_Input material_
$ cat src/rtl/exc_commit_ctrl_pkg.sv
// Package: exc_pkg
// Shared types, exception code constants and code-classification helpers
// for the exception/ERET commit controller.
//   word_t       : 32-bit datapath word
//   exc_state_e  : controller FSM states (IDLE, COMMIT, DRAIN, REDIRECT)
//   EXC_*        : priority encoder output codes
//   EXC_VECTOR_DEFAULT : general exception entry PC
package exc_pkg;

  typedef logic [31:0] word_t;

  typedef enum logic [1:0] {
    IDLE     = 2'd0,
    COMMIT   = 2'd1,
    DRAIN    = 2'd2,
    REDIRECT = 2'd3
  } exc_state_e;

  localparam word_t EXC_INT  = 32'h0000_0001;
  localparam word_t EXC_ADEL = 32'h0000_0004;
  localparam word_t EXC_ADES = 32'h0000_0005;
  localparam word_t EXC_SYS  = 32'h0000_0008;
  localparam word_t EXC_BP   = 32'h0000_0009;
  localparam word_t EXC_RI   = 32'h0000_000A;
  localparam word_t EXC_OV   = 32'h0000_000C;
  localparam word_t EXC_TR   = 32'h0000_000D;
  localparam word_t EXC_ERET = 32'h0000_000E;

  localparam word_t EXC_VECTOR_DEFAULT = 32'hBFC0_0380;

  // True for codes that enter the exception vector (ERET is not one of them).
  function automatic logic is_exc_code(input word_t code);
    case (code)
      EXC_INT, EXC_ADEL, EXC_ADES, EXC_SYS,
      EXC_BP, EXC_RI, EXC_OV, EXC_TR: return 1'b1;
      default:                        return 1'b0;
    endcase
  endfunction

  // Address errors are the only codes that also record BadVAddr.
  function automatic logic is_badvaddr_code(input word_t code);
    return (code == EXC_ADEL) || (code == EXC_ADES);
  endfunction

endpackage

$ cat src/rtl/exc_commit_ctrl_if.sv
// Interface: exc_commit_ctrl_if
// Bundles the commit-stage event inputs, CP0 update outputs, pipeline
// control outputs and the fetch redirect handshake.
//   master : commit stage / CP0 / fetch side (drives *_i, observes *_o)
//   slave  : exc_commit_ctrl (observes *_i, drives *_o)
interface exc_commit_ctrl_if;
  import exc_pkg::*;

  word_t       exc_code_i;
  logic        exc_valid_i;
  word_t       exc_pc_i;
  logic        exc_bd_i;
  word_t       exc_badvaddr_i;
  logic        cp0_status_exl_i;
  word_t       cp0_epc_i;
  logic        mem_busy_i;
  logic        redirect_ready_i;

  logic        flush_o;
  logic        stall_o;
  logic        cp0_exc_we_o;
  logic        cp0_epc_we_o;
  word_t       cp0_epc_o;
  logic        cp0_bd_o;
  logic [4:0]  cp0_exccode_o;
  logic        cp0_badvaddr_we_o;
  word_t       cp0_badvaddr_o;
  logic        cp0_eret_o;
  logic        redirect_valid_o;
  word_t       redirect_pc_o;

  modport master (
    output exc_code_i, exc_valid_i, exc_pc_i, exc_bd_i, exc_badvaddr_i,
           cp0_status_exl_i, cp0_epc_i, mem_busy_i, redirect_ready_i,
    input  flush_o, stall_o, cp0_exc_we_o, cp0_epc_we_o, cp0_epc_o,
           cp0_bd_o, cp0_exccode_o, cp0_badvaddr_we_o, cp0_badvaddr_o,
           cp0_eret_o, redirect_valid_o, redirect_pc_o
  );

  modport slave (
    input  exc_code_i, exc_valid_i, exc_pc_i, exc_bd_i, exc_badvaddr_i,
           cp0_status_exl_i, cp0_epc_i, mem_busy_i, redirect_ready_i,
    output flush_o, stall_o, cp0_exc_we_o, cp0_epc_we_o, cp0_epc_o,
           cp0_bd_o, cp0_exccode_o, cp0_badvaddr_we_o, cp0_badvaddr_o,
           cp0_eret_o, redirect_valid_o, redirect_pc_o
  );

endinterface

$ cat src/rtl/exc_commit_ctrl.sv
// Module: exc_commit_ctrl
// Sequences exception entry and ERET from the commit stage: latches the
// event context, pulses the CP0 update strobes for one cycle, holds a
// pipeline flush while data-memory traffic drains, then presents the
// redirect PC to fetch over a valid/ready handshake.
// Ports:
//   clk_i       : clock
//   rst_i       : asynchronous active-high reset
//   bus         : exc_commit_ctrl_if.slave (event in, CP0/flush/redirect out)
//   exc_count_o : exception entry count (only with EXC_COMMIT_CTRL_PERF_CNT_EN)
// Parameters:
//   EXC_VECTOR  : general exception entry PC
//   ERET_CODE   : encoder value meaning ERET
// Build option:
//   EXC_COMMIT_CTRL_PERF_CNT_EN : adds the wrapping 32-bit exception counter
module exc_commit_ctrl
  import exc_pkg::*;
#(
  parameter word_t EXC_VECTOR = EXC_VECTOR_DEFAULT,
  parameter word_t ERET_CODE  = EXC_ERET
) (
  input  logic                 clk_i,
  input  logic                 rst_i,
  exc_commit_ctrl_if.slave     bus
`ifdef EXC_COMMIT_CTRL_PERF_CNT_EN
  , output logic [31:0]        exc_count_o
`endif
);

  exc_state_e state_q;
  logic       eret_q;
  word_t      eret_target_q;

  logic       flush_q;
  logic       stall_q;
  logic       exc_we_q;
  logic       epc_we_q;
  word_t      epc_q;
  logic       bd_q;
  logic [4:0] exccode_q;
  logic       badvaddr_we_q;
  word_t      badvaddr_q;
  logic       eret_pulse_q;
  logic       redirect_valid_q;
  word_t      redirect_pc_q;

  logic       in_is_exc;
  logic       in_is_eret;

  assign in_is_exc  = is_exc_code(bus.exc_code_i);
  assign in_is_eret = (bus.exc_code_i == ERET_CODE);

  // Single FSM with registered outputs. The CP0 value/strobe registers are
  // loaded on the accept edge so they are visible during COMMIT and are
  // cleared on leaving COMMIT, giving one-cycle pulses. The EPC target for
  // ERET is captured at accept time so later CP0 writes cannot move it.
  always_ff @(posedge clk_i or posedge rst_i) begin
    if (rst_i) begin
      state_q          <= IDLE;
      eret_q           <= 1'b0;
      eret_target_q    <= '0;
      flush_q          <= 1'b0;
      stall_q          <= 1'b0;
      exc_we_q         <= 1'b0;
      epc_we_q         <= 1'b0;
      epc_q            <= '0;
      bd_q             <= 1'b0;
      exccode_q        <= '0;
      badvaddr_we_q    <= 1'b0;
      badvaddr_q       <= '0;
      eret_pulse_q     <= 1'b0;
      redirect_valid_q <= 1'b0;
      redirect_pc_q    <= '0;
    end else begin
      case (state_q)
        IDLE: begin
          if (bus.exc_valid_i && (in_is_exc || in_is_eret)) begin
            state_q       <= COMMIT;
            flush_q       <= 1'b1;
            stall_q       <= 1'b1;
            eret_q        <= in_is_eret;
            eret_target_q <= bus.cp0_epc_i;
            if (in_is_eret) begin
              eret_pulse_q <= 1'b1;
            end else begin
              exc_we_q  <= 1'b1;
              exccode_q <= bus.exc_code_i[4:0];
              // Nested exception: EPC and BD keep the outer handler's values.
              if (!bus.cp0_status_exl_i) begin
                epc_we_q <= 1'b1;
                epc_q    <= bus.exc_bd_i ? (bus.exc_pc_i - 32'd4) : bus.exc_pc_i;
                bd_q     <= bus.exc_bd_i;
              end
              if (is_badvaddr_code(bus.exc_code_i)) begin
                badvaddr_we_q <= 1'b1;
                badvaddr_q    <= bus.exc_badvaddr_i;
              end
            end
          end
        end
        COMMIT: begin
          state_q       <= DRAIN;
          exc_we_q      <= 1'b0;
          epc_we_q      <= 1'b0;
          epc_q         <= '0;
          bd_q          <= 1'b0;
          exccode_q     <= '0;
          badvaddr_we_q <= 1'b0;
          badvaddr_q    <= '0;
          eret_pulse_q  <= 1'b0;
        end
        DRAIN: begin
          if (!bus.mem_busy_i) begin
            state_q          <= REDIRECT;
            redirect_valid_q <= 1'b1;
            redirect_pc_q    <= eret_q ? eret_target_q : EXC_VECTOR;
          end
        end
        REDIRECT: begin
          if (bus.redirect_ready_i) begin
            state_q          <= IDLE;
            flush_q          <= 1'b0;
            stall_q          <= 1'b0;
            redirect_valid_q <= 1'b0;
            redirect_pc_q    <= '0;
            eret_q           <= 1'b0;
            eret_target_q    <= '0;
          end
        end
        default: state_q <= IDLE;
      endcase
    end
  end

`ifdef EXC_COMMIT_CTRL_PERF_CNT_EN
  // Counts exception entries (ERET excluded), once per COMMIT cycle.
  always_ff @(posedge clk_i or posedge rst_i) begin
    if (rst_i) begin
      exc_count_o <= '0;
    end else if (state_q == COMMIT && !eret_q) begin
      exc_count_o <= exc_count_o + 32'd1;
    end
  end
`else
  // No exception counter in this build.
`endif

  assign bus.flush_o           = flush_q;
  assign bus.stall_o           = stall_q;
  assign bus.cp0_exc_we_o      = exc_we_q;
  assign bus.cp0_epc_we_o      = epc_we_q;
  assign bus.cp0_epc_o         = epc_q;
  assign bus.cp0_bd_o          = bd_q;
  assign bus.cp0_exccode_o     = exccode_q;
  assign bus.cp0_badvaddr_we_o = badvaddr_we_q;
  assign bus.cp0_badvaddr_o    = badvaddr_q;
  assign bus.cp0_eret_o        = eret_pulse_q;
  assign bus.redirect_valid_o  = redirect_valid_q;
  assign bus.redirect_pc_o     = redirect_pc_q;

endmodule

$ cat src/flat_wrapper.sv
// flat-port wrapper written by rule: the top's interface ports become plain ports
module exc_commit_ctrl_flat import exc_pkg::*;
#(
  parameter word_t EXC_VECTOR = EXC_VECTOR_DEFAULT,
  parameter word_t ERET_CODE  = EXC_ERET
)
  (clk_i, rst_i, bus_exc_code_i, bus_exc_valid_i, bus_exc_pc_i, bus_exc_bd_i, bus_exc_badvaddr_i, bus_cp0_status_exl_i, bus_cp0_epc_i, bus_mem_busy_i, bus_redirect_ready_i, bus_flush_o, bus_stall_o, bus_cp0_exc_we_o, bus_cp0_epc_we_o, bus_cp0_epc_o, bus_cp0_bd_o, bus_cp0_exccode_o, bus_cp0_badvaddr_we_o, bus_cp0_badvaddr_o, bus_cp0_eret_o, bus_redirect_valid_o, bus_redirect_pc_o);
  exc_commit_ctrl_if bus_i ();
  input  logic clk_i;
  input  logic rst_i;
  input wire logic [$bits(bus_i.exc_code_i)-1:0] bus_exc_code_i;
  input wire logic [$bits(bus_i.exc_valid_i)-1:0] bus_exc_valid_i;
  input wire logic [$bits(bus_i.exc_pc_i)-1:0] bus_exc_pc_i;
  input wire logic [$bits(bus_i.exc_bd_i)-1:0] bus_exc_bd_i;
  input wire logic [$bits(bus_i.exc_badvaddr_i)-1:0] bus_exc_badvaddr_i;
  input wire logic [$bits(bus_i.cp0_status_exl_i)-1:0] bus_cp0_status_exl_i;
  input wire logic [$bits(bus_i.cp0_epc_i)-1:0] bus_cp0_epc_i;
  input wire logic [$bits(bus_i.mem_busy_i)-1:0] bus_mem_busy_i;
  input wire logic [$bits(bus_i.redirect_ready_i)-1:0] bus_redirect_ready_i;
  output wire logic [$bits(bus_i.flush_o)-1:0] bus_flush_o;
  output wire logic [$bits(bus_i.stall_o)-1:0] bus_stall_o;
  output wire logic [$bits(bus_i.cp0_exc_we_o)-1:0] bus_cp0_exc_we_o;
  output wire logic [$bits(bus_i.cp0_epc_we_o)-1:0] bus_cp0_epc_we_o;
  output wire logic [$bits(bus_i.cp0_epc_o)-1:0] bus_cp0_epc_o;
  output wire logic [$bits(bus_i.cp0_bd_o)-1:0] bus_cp0_bd_o;
  output wire logic [$bits(bus_i.cp0_exccode_o)-1:0] bus_cp0_exccode_o;
  output wire logic [$bits(bus_i.cp0_badvaddr_we_o)-1:0] bus_cp0_badvaddr_we_o;
  output wire logic [$bits(bus_i.cp0_badvaddr_o)-1:0] bus_cp0_badvaddr_o;
  output wire logic [$bits(bus_i.cp0_eret_o)-1:0] bus_cp0_eret_o;
  output wire logic [$bits(bus_i.redirect_valid_o)-1:0] bus_redirect_valid_o;
  output wire logic [$bits(bus_i.redirect_pc_o)-1:0] bus_redirect_pc_o;
  assign bus_i.exc_code_i = bus_exc_code_i;
  assign bus_i.exc_valid_i = bus_exc_valid_i;
  assign bus_i.exc_pc_i = bus_exc_pc_i;
  assign bus_i.exc_bd_i = bus_exc_bd_i;
  assign bus_i.exc_badvaddr_i = bus_exc_badvaddr_i;
  assign bus_i.cp0_status_exl_i = bus_cp0_status_exl_i;
  assign bus_i.cp0_epc_i = bus_cp0_epc_i;
  assign bus_i.mem_busy_i = bus_mem_busy_i;
  assign bus_i.redirect_ready_i = bus_redirect_ready_i;
  assign bus_flush_o = bus_i.flush_o;
  assign bus_stall_o = bus_i.stall_o;
  assign bus_cp0_exc_we_o = bus_i.cp0_exc_we_o;
  assign bus_cp0_epc_we_o = bus_i.cp0_epc_we_o;
  assign bus_cp0_epc_o = bus_i.cp0_epc_o;
  assign bus_cp0_bd_o = bus_i.cp0_bd_o;
  assign bus_cp0_exccode_o = bus_i.cp0_exccode_o;
  assign bus_cp0_badvaddr_we_o = bus_i.cp0_badvaddr_we_o;
  assign bus_cp0_badvaddr_o = bus_i.cp0_badvaddr_o;
  assign bus_cp0_eret_o = bus_i.cp0_eret_o;
  assign bus_redirect_valid_o = bus_i.redirect_valid_o;
  assign bus_redirect_pc_o = bus_i.redirect_pc_o;
  exc_commit_ctrl #(.EXC_VECTOR(EXC_VECTOR), .ERET_CODE(ERET_CODE)) u_core (.clk_i(clk_i), .rst_i(rst_i), .bus(bus_i));
endmodule
$ cat config.mk
export PLATFORM = sky130hd
export DESIGN_NAME = exc_commit_ctrl_flat
export DESIGN_NICKNAME = d
export VERILOG_FILES = /design/src/rtl/exc_commit_ctrl_pkg.sv /design/src/rtl/exc_commit_ctrl_if.sv /design/src/rtl/exc_commit_ctrl.sv /design/src/flat_wrapper.sv
export SDC_FILE = /design/constraint.sdc
export NUM_CORES = 1
export LEC_CHECK = 0
export BUFFER_PORTS_ARGS = -buffer_cell sky130_fd_sc_hd__buf_2
export CORE_ASPECT_RATIO = 1.75
export CORE_MARGIN = 2
export CORE_UTILIZATION = 44
export CTS_CLUSTER_SIZE = 40
export DETAILED_ROUTE_END_ITERATION = 8
export PLACE_DENSITY_LB_ADDON = 0.12
export SYNTH_ARGS = -nofsm -noshare
export SYNTH_HDL_FRONTEND = slang
export SYNTH_SLANG_ARGS = --single-unit
export TNS_END_PERCENT = 30
$ cat constraint.sdc
create_clock -name clk_i -period 4.89 [get_ports clk_i]
set_input_delay 0.978 -clock clk_i [delete_from_list [all_inputs] [get_ports clk_i]]
set_output_delay 0.978 -clock clk_i [all_outputs]
set_load 0.05 [all_outputs]
==> results of run 1 <==
==> power groups by stage <==
| stage | clock [mW] | sequential, mW | combinational, mW |
|---|---|---|---|
| after CTS | 1.33 | 1.19 | 0.135 |
| after detailed placement | 0 | 1.21 | 0.134 |
| after global placement | 0 | 1.21 | 0.131 |
| after floorplan | 0 | 1.22 | 0.0451 |
| after global routing | 1.38 | 1.19 | 0.147 |
| final | 1.30 | 1.19 | 0.132 |
==> cells in the final DEF, fill, tap and decap left out, drive strengths merged, types with 6 or more instances in the layout <==
cell type	count
nand3	11
nor4	13
xor2	21
o21ai	9
nor2	11
a22o	80
clkinv	7
xnor2	8
nand4	6
dfrtp	143
or4	6
nand2	23
a21o	17
o2bb2ai	17
nor2b	19
clkbuf	17
nor3	19
inv	11
o31ai	18
buf	251
==> cell type report <==
class | count | area (sq um) | share of cell area
flip-flops and latches | 143 | 3580 | 0.432
multi-input cells | 335 | 2560 | 0.310
repair buffers | 251 | 1280 | 0.154
clock buffers | 17 | 425 | 0.0514
well taps | 180 | 225 | 0.0272
clock inverters | 13 | 164 | 0.0198
inverters | 10 | 42.5 | 0.00514
diodes | 1 | 2.50 | 0.000302
==> how the worst min path moves through the flow <==
stage                                 startpoint                           end  cells past startpoint
global route             u_core.bus.cp0_epc_o[8]       u_core.bus.cp0_epc_o[8]                      1
finish                   u_core.bus.cp0_epc_o[8]       u_core.bus.cp0_epc_o[8]                      1
CTS                 u_core.bus.redirect_pc_o[22]  u_core.bus.redirect_pc_o[22]                      2
floorplan                u_core.eret_target_q[0]   u_core.bus.redirect_pc_o[0]                      1
detailed placement       u_core.bus.cp0_epc_o[5]       u_core.bus.cp0_epc_o[5]                      1
global placement        u_core.bus.cp0_epc_o[11]      u_core.bus.cp0_epc_o[11]                      1
==> logic make-up (layout without fill, tap and decap cells) <==
logic type,count (synthesis),in the layout,share of synthesized area
compound gates,163,163,0.218
mux,4,4,0.00688
fa+ha+maj,5,5,0.00983
flops,143,143,0.562
xor+xnor,29,29,0.0399
other cells,0,1,0
buf+inv,51,291,0.0389
simple gates,134,134,0.124
==> layer usage <==
| layer | wire length, microns | track usage | up-vias | share of wire |
|---|---|---|---|---|
| met4 | 474 | 0.0955 | 0 | 0.027 |
| met5 | 0 | 0 | - | 0 |
| met3 | 1010 | 0.0567 | 32 | 0.058 |
| met1 | 6520 | 0.264 | 2588 | 0.38 |
| met2 | 9250 | 0.388 | 162 | 0.54 |
| li1 | - | - | 2436 | - |
==> state kept, by name, indices dropped and copies added, names as in the netlist <==
| register | cells |
|---|---|
| u_core.bus.cp0_badvaddr_o | 32 |
| u_core.bus.cp0_badvaddr_we_o | 1 |
| u_core.bus.cp0_bd_o | 1 |
| u_core.bus.cp0_epc_o | 32 |
| u_core.bus.cp0_epc_we_o | 1 |
| u_core.bus.cp0_eret_o | 1 |
| u_core.bus.cp0_exc_we_o | 1 |
| u_core.bus.cp0_exccode_o | 5 |
| u_core.bus.flush_o | 1 |
| u_core.bus.redirect_pc_o | 32 |
| u_core.bus.redirect_valid_o | 1 |
| u_core.eret_q | 1 |
| u_core.eret_target_q | 32 |
| u_core.state_q | 2 |
==> per-stage QoR <==
stage	instance area (sq um)	total power [mW]	util	hold slack, ns	setup WS, ns
global route	8280	2.71	0.579	0.492	1.38
CTS	8280	2.65	0.579	0.480	1.57
floorplan	6370	1.26	-	0.466	0.0741
detailed placement	7690	1.34	0.538	0.460	1.14
finish	8280	2.62	0.579	0.472	1.60
global placement	7690	1.34	0.538	0.456	1.19
==> flow_summary.toml, run 1 <==
[outcome]
status = "finished clean"

[routing]
viasPerCell = 5.49
routedWlPerCell_microns = 18.2
drt_wl_total_mm = 17.3
drt_iter0_drc = 208
post-route-drc-count = 0
ant_nets = 0
firstDrtPassIters = 4
vias = 5218

[worst_setup_path]
crit_path_max_incr_delay_ns = 0.82
crit_required_ns = 5.18
r2r_start = "u_core.state_q[0]"
critPathArrivalTime_ns = 3.57
worstSetupEndpointType = "register"
cpMaxStageDelayCell = "or4_1"
cpLargestDelayFamily = "simple AND/OR/NAND/NOR gates"
path_buf_inv = 1
regToRegSetupSlack_ns = 1.95
crit_cells = 6
worstPathMaxFanout = 31
ff2ff_path_depth = 5
start_kind = "primary input"
crit_path_end = "u_core.bus.cp0_badvaddr_o[22]"
criticalPathCategory = "in -> reg"
startpoint = "bus_exc_code_i[20]"
reg2reg_to = "u_core.eret_target_q[23]"
crit_chain = "buf_2 -> nor4_1 -> nand3_1 -> or4_1 -> o21a_1 -> a22o_1"

[logic_synthesis]
synth_top_area_frac = 0.562
synth_top_cells_by_area = "dfrtp_1, a22o_1, xor2_1"
synth_cell_types = 54
yosys.area.top_type = "dfrtp_1"
ys_async_sr_fraction = 1.00
synth.most_common_cell = "dfrtp_1"
seq_area_frac_synth = 0.562
synth_edf_count = 0
synth-main-ff-cell = "dfrtp_1"
synthTopCellsByCount = "dfrtp_1, a22o_1, nand2_1"
postSynthRegisterBits = 143
avgSynthCellArea_sq_um = 12.0
ys_warn_count = 0
syn_inst = 529
synth_area_sq_um = 6370
syn_nets = 669

[finish]
area_delta_synth_final_pct = 30.0
layout-drive-gt1-share = 0.402
nets = 898
layout.cells.non_filler = 950
num-fill-cells = 1263

[sta]
fin_tns_setup_ns = 0
worst_pin_slew_ns = 1.20
finalClockSkew_ns = 0.0117
maxSlewViolCount = 0
period_minus_slack_ns = 3.29
finalCritPeriodShare = 0.672
rsz0062_at_grt = "false"
hold_violations = 0
finalSetupViolCount = 0
slew_headroom = 0.198
max_freq_mhz = 304

[pwr]
power_density_nw_per_um2 = 316
power.share.clock = 0.496
seqPwrFrac = 0.454
comb_power_share = 0.050
power_switching_mw = 0.576
ir_drop_uv = 241
p_int_mw = 2.04
p_leak_nw = 4.38
switching_share = 0.220

[clocking]
cts_resized = 0
numCtsBuffers = 17
clk_latency_ns = 0.41
h-tree-depth = 4
path_clk_slew_ns = 0.06
clockBufferDepth = 2
cts_tree = "built"
clkSinkCount = 143
ctsRootBufferMaster = "clkbuf_16"
post-cts-setup-buffer-count = 0
ctsHoldBuffers = 0

[grt]
grt_overflow = 0
grt_pass1_wl_mm = 27.2
grt_pass1_vias = 5323
grt_max_degree = 122
grt_use_total = 0.226
antenna_found_initial = 1

[floorplanning]
die_h_microns = 163
die-area_sq_um = 15500
pin_count = 244
die_w_microns = 94.9
start_util = 0.445
core_area_sq_um = 14300
num_rows = 58

[placement]
place_hpwl_mm = 12.3
io_buffers = 243
gp_congestion = 0.809
place_inst = 919

[flow_run]
max_cap_viol_count = 0

[hold_path]
hp-class = "reg -> reg"
Note: power is estimated with default switching activity, not from simulation.
==> run 2: changes to the inputs <==
--- a/config.mk
+++ b/config.mk
@@ -5,10 +5,11 @@
 export SDC_FILE = /design/constraint.sdc
 export NUM_CORES = 1
 export LEC_CHECK = 0
+export ABC_AREA = 1
 export BUFFER_PORTS_ARGS = -buffer_cell sky130_fd_sc_hd__buf_2
 export CORE_ASPECT_RATIO = 1.75
 export CORE_MARGIN = 2
-export CORE_UTILIZATION = 44
+export CORE_UTILIZATION = 50
 export CTS_CLUSTER_SIZE = 40
 export DETAILED_ROUTE_END_ITERATION = 8
 export PLACE_DENSITY_LB_ADDON = 0.12
==> constraint.sdc (replaced) <==
create_clock -name clk_i -period 3.3 [get_ports clk_i]
set_input_delay 0.66 -clock clk_i [delete_from_list [all_inputs] [get_ports clk_i]]
set_output_delay 0.66 -clock clk_i [all_outputs]
set_load 0.05 [all_outputs]
==> run 2 against run 1 <==
Worst setup slack worse by 0.52 ns. Largest cell class unchanged. Final area is 10% higher. Routed wire length is 12% higher.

_Work to be completed_
Looking at the data above, write out exactly the lines that start at the one containing "core_area_sq_um = 14300" and end at the one containing "--- a/config.mk"; include both and nothing beyond.

_Expected output_
core_area_sq_um = 14300
num_rows = 58

[placement]
place_hpwl_mm = 12.3
io_buffers = 243
gp_congestion = 0.809
place_inst = 919

[flow_run]
max_cap_viol_count = 0

[hold_path]
hp-class = "reg -> reg"
Note: power is estimated with default switching activity, not from simulation.
==> run 2: changes to the inputs <==
--- a/config.mk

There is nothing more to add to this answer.